Many distributed computing solutions aim to increase flexibility which also usually increases efficiency and cost-effectiveness. To solve specific problems, specialized platforms such as database servers can be integrated. For example, SOA architectures can be used in business fields to create bespoke solutions for optimizing specific business processes. Providers can offer computing resources and infrastructures worldwide, which makes cloud-based work possible. This allows companies to respond to customer demands with scaled and needs-based offers and prices.

Distributed computing’s flexibility also means that temporary idle capacity can be used for particularly ambitious projects. Users and companies can also be flexible in their hardware purchases since they are not restricted to a single manufacturer.

Another major advantage is its scalability. Companies are able to scale quickly and at a moment’s notice or gradually adjust the required computing power to the demand as they grow organically. If you choose to use your own hardware for scaling, you can steadily expand your device fleet in affordable increments.

Despite its many advantages, distributed computing also has some disadvantages, such as the higher cost of implementing and maintaining a complex system architecture. In addition, there are timing and synchronization problems between distributed instances that must be addressed. In terms of partition tolerance, the decentralized approach does have certain advantages over a single processing instance. However, the distributed computing method also gives rise to security problems, such as how data becomes vulnerable to sabotage and hacking when transferred over public networks. Distributed infrastructures are also generally more error-prone since there are more interfaces and potential sources for error at the hardware and software level. Problem and error troubleshooting is also made more difficult by the infrastructure’s complexity.

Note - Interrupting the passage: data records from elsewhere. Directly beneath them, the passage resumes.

Source: an optimization exercise on an open RTL-to-GDS flow (aim: a short achievable clock period and few clock cycles). Production flows keep margins and buffers that such runs may drop.
Function was checked by simulation only, so behaviour that the tests miss may differ from the original.
Power and IR drop assume default switching activity.

===== flow/standard.sh =====
#!/bin/bash
# synth_recipe.tcl (not shown) runs the flow's synth.tcl, then flattens the netlist and writes it again
# the make line also repeats each setting of config.mk as NAME=value (left out here)
make -C /OpenROAD-flow-scripts/flow DESIGN_CONFIG=/design/flow/config.mk WORK_HOME=/design/flow/orfs CLKGATE_MAP_FILE= SYNTH_SCRIPT=/design/flow/synth_recipe.tcl "${@:-finish}"
This design comes from an exercise in tuning for small area on the open sky130 flow, not from production work.
In this exercise RTL edits were held to simulation tests only and were not proved equivalent to the original.
No activity file was given, so power comes from the tool's default toggle rates.

## oak
Design sfs, start of the top module:
module sfs (
    input  wire        clk,
    input  wire        rst,
    input  wire        s_valid,
    input  wire        s_err,
    input  wire [7:0]  s_data,
    output wire        s_ready,
    output wire        m_valid,
    input  wire        m_ready,
    output reg  [31:0] m_seconds_index,
    output reg  [63:0] m_energy_count,
    output reg  [63:0] m_power,
    output reg  [63:0] m_power_l1,
    output reg  [63:0] m_power_l2,
    output reg  [63:0] m_power_l3,
    output reg  [15:0] m_voltage_l1,
    output reg  [15:0] m_voltage_l2,
    output reg  [15:0] m_voltage_l3,
    input  wire [63:0] ts_in,
    output reg  [63:0] m_timestamp,
    output wire        io_error,
    output wire        diag_valid,
    output reg  [1:0]  diag_reason
);
    localparam [1:0] ST_HUNT   = 2'd0;
    localparam [1:0] ST_ACC    = 2'd1;
    localparam [1:0] ST_EMIT   = 2'd2;
    localparam [1:0] ST_FAILED = 2'd3;
    reg  [1:0] st;
    reg  [8:0] pos;       
    reg  [2:0] run;       
    reg [15:0] crc;       
    reg [15:0] crc_sv;    
    reg        em_ok;     
    wire hunt = (st == ST_HUNT);
    wire acc  = (st == ST_ACC);
    assign s_ready    = !rst && !st[1];
    assign m_valid    = !rst && (st == ST_EMIT);
    assign io_error   = (st == ST_FAILED);
    assign diag_valid = |diag_reason;
    wire take   = s_valid && s_ready;
    wire take_b = take && !s_err;
    wire take_e = take && s_err;
    wire wr     = take_b && acc;
    function [15:0] crc16_byte;
        input [15:0] c_in;
        input [7:0]  b;
        integer k;
        reg [15:0] c;
        begin
            c = c_in ^ {8'h00, b};
            for (k = 0; k < 8; k = k + 1)
                c = c[0] ? ((c >> 1) ^ 16'h8408) : (c >> 1);
            crc16_byte = c;
        end
    endfunction
    wire        is_esc   = (s_data == 8'h1b);
    wire        is_soh   = (s_data == 8'h01);
    wire        hmatch   = pos[2] ? is_soh : is_esc;
    wire        trl      = (pos >= 9'd396);
    wire        last     = (pos == 9'd403);
    wire        collapse = !trl && is_esc && (run == 3'd7);
  ...
Size: about 510 flip-flops, about 16,000 sq um of cells after synthesis.
export LEC_CHECK = 0
export CAP_MARGIN = 0
export CORE_MARGIN = 2
export CORE_UTILIZATION = 60
export PLACE_DENSITY = 0.7
export SLEW_MARGIN = 0
export SYNTH_MEMORY_MAX_BITS = 8192
create_clock -name core_clock -period 10.0 [get_ports {clk}]
standard.sh (not shown) runs the stock make flow with config.mk's settings and CLKGATE_MAP_FILE= SYNTH_SCRIPT=/design/flow/synth_recipe.tcl, a recipe that flattens the netlist after the stock synthesis.
==> flow/flow/run.sh <==
#!/bin/bash
# Standard layout (standard.sh's make command), except:
# - synthesis maps the logic with an area-oriented ABC script (flow/synth.tcl),
# - the port buffers are the smallest buffer cell instead of the one
#   buffer_ports picks by default,
# - the clock tree is built from clkbuf_8 cells with sink clusters of at most
#   12 flip-flops.
set -euo pipefail
here=$(pwd)
export AREA_ABC_SCRIPT=$here/flow/area.script
export BUFFER_PORTS_ARGS="-buffer_cell sky130_fd_sc_hd__buf_1"
export CTS_ARGS="-sink_clustering_enable -repair_clock_nets -sink_clustering_size 12 -sink_clustering_max_diameter 50 -buf_list sky130_fd_sc_hd__clkbuf_8"
sed "s#SYNTH_SCRIPT=[^ ]*#SYNTH_SCRIPT=$here/flow/synth.tcl#" standard.sh > own.sh
grep -q "SYNTH_SCRIPT=$here/flow/synth.tcl" own.sh
bash own.sh > own.log 2>&1
==> flow/flow/area.script <==
&get -n
&st
&deepsyn -T 20
&dch
&nf -R 1000 -p
&put
==> flow/flow/synth.tcl <==
# The standard flow's synthesis script (synth_recipe.tcl), with ABC's technology mapping
# run by an area-oriented script (flow/area.script) instead of ORFS's speed
# script, which also buffers and upsizes; the layout repairs drive strength
# later anyway. Registers are mapped before ABC, so they are unchanged.
proc synth {args} { yosys synth -nofsm -noshare {*}$args }
proc abc {args} {
  set i [lsearch $args -script]
  if {$i >= 0} {
    set args [lreplace $args $i [expr {$i + 1}] -script $::env(AREA_ABC_SCRIPT)]
  }
  yosys abc {*}$args
}
source $::env(SCRIPTS_DIR)/synth.tcl
# left out here: clear keep_hierarchy, flatten, clean up, hide names made inside functions, write 1_2_yosys.v
oak: all stages complete, timing, DRC and antenna checks passed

Distributed computing has become an essential basic technology involved in the digitalization of both our private life and work life. The internet and the services it offers would not be possible if it were not for the client-server architectures of distributed systems. Every Google search involves distributed computing with supplier instances around the world working together to generate matching search results. Google Maps and Google Earth also leverage distributed computing for their services.

Distributed computing methods and architectures are also used in email and conferencing systems, airline and hotel reservation systems as well as libraries and navigation systems. In the working world, the primary applications of this technology include automation processes as well as planning, production, and design systems. Social networks, mobile systems, online banking, and online gaming (e.g. multiplayer systems) also use efficient distributed systems.

Additional areas of application for distributed computing include e-learning platforms, artificial intelligence, and e-commerce. Purchases and orders made in online shops are usually carried out by distributed systems. In meteorology, sensor and monitoring systems rely on the computing power of distributed systems to forecast natural disasters. Many digital applications today are based on distributed databases.

Particularly computationally intensive research projects that used to require the use of expensive supercomputers (e.g. the Cray computer) can now be conducted with more cost-effective distributed systems. The volunteer computing project SETI@home has been setting standards in the field of distributed computing since 1999 and still are today in 2020. Countless networked home computers belonging to private individuals have been used to evaluate data from the Arecibo Observatory radio telescope in Puerto Rico and support the University of California, Berkeley in its search for extraterrestrial life.

A unique feature of this project was its resource-saving approach. The analysis software only worked during periods when the user’s computer had nothing to do. After the signal was analyzed, the results were sent back to the headquarters in Berkeley.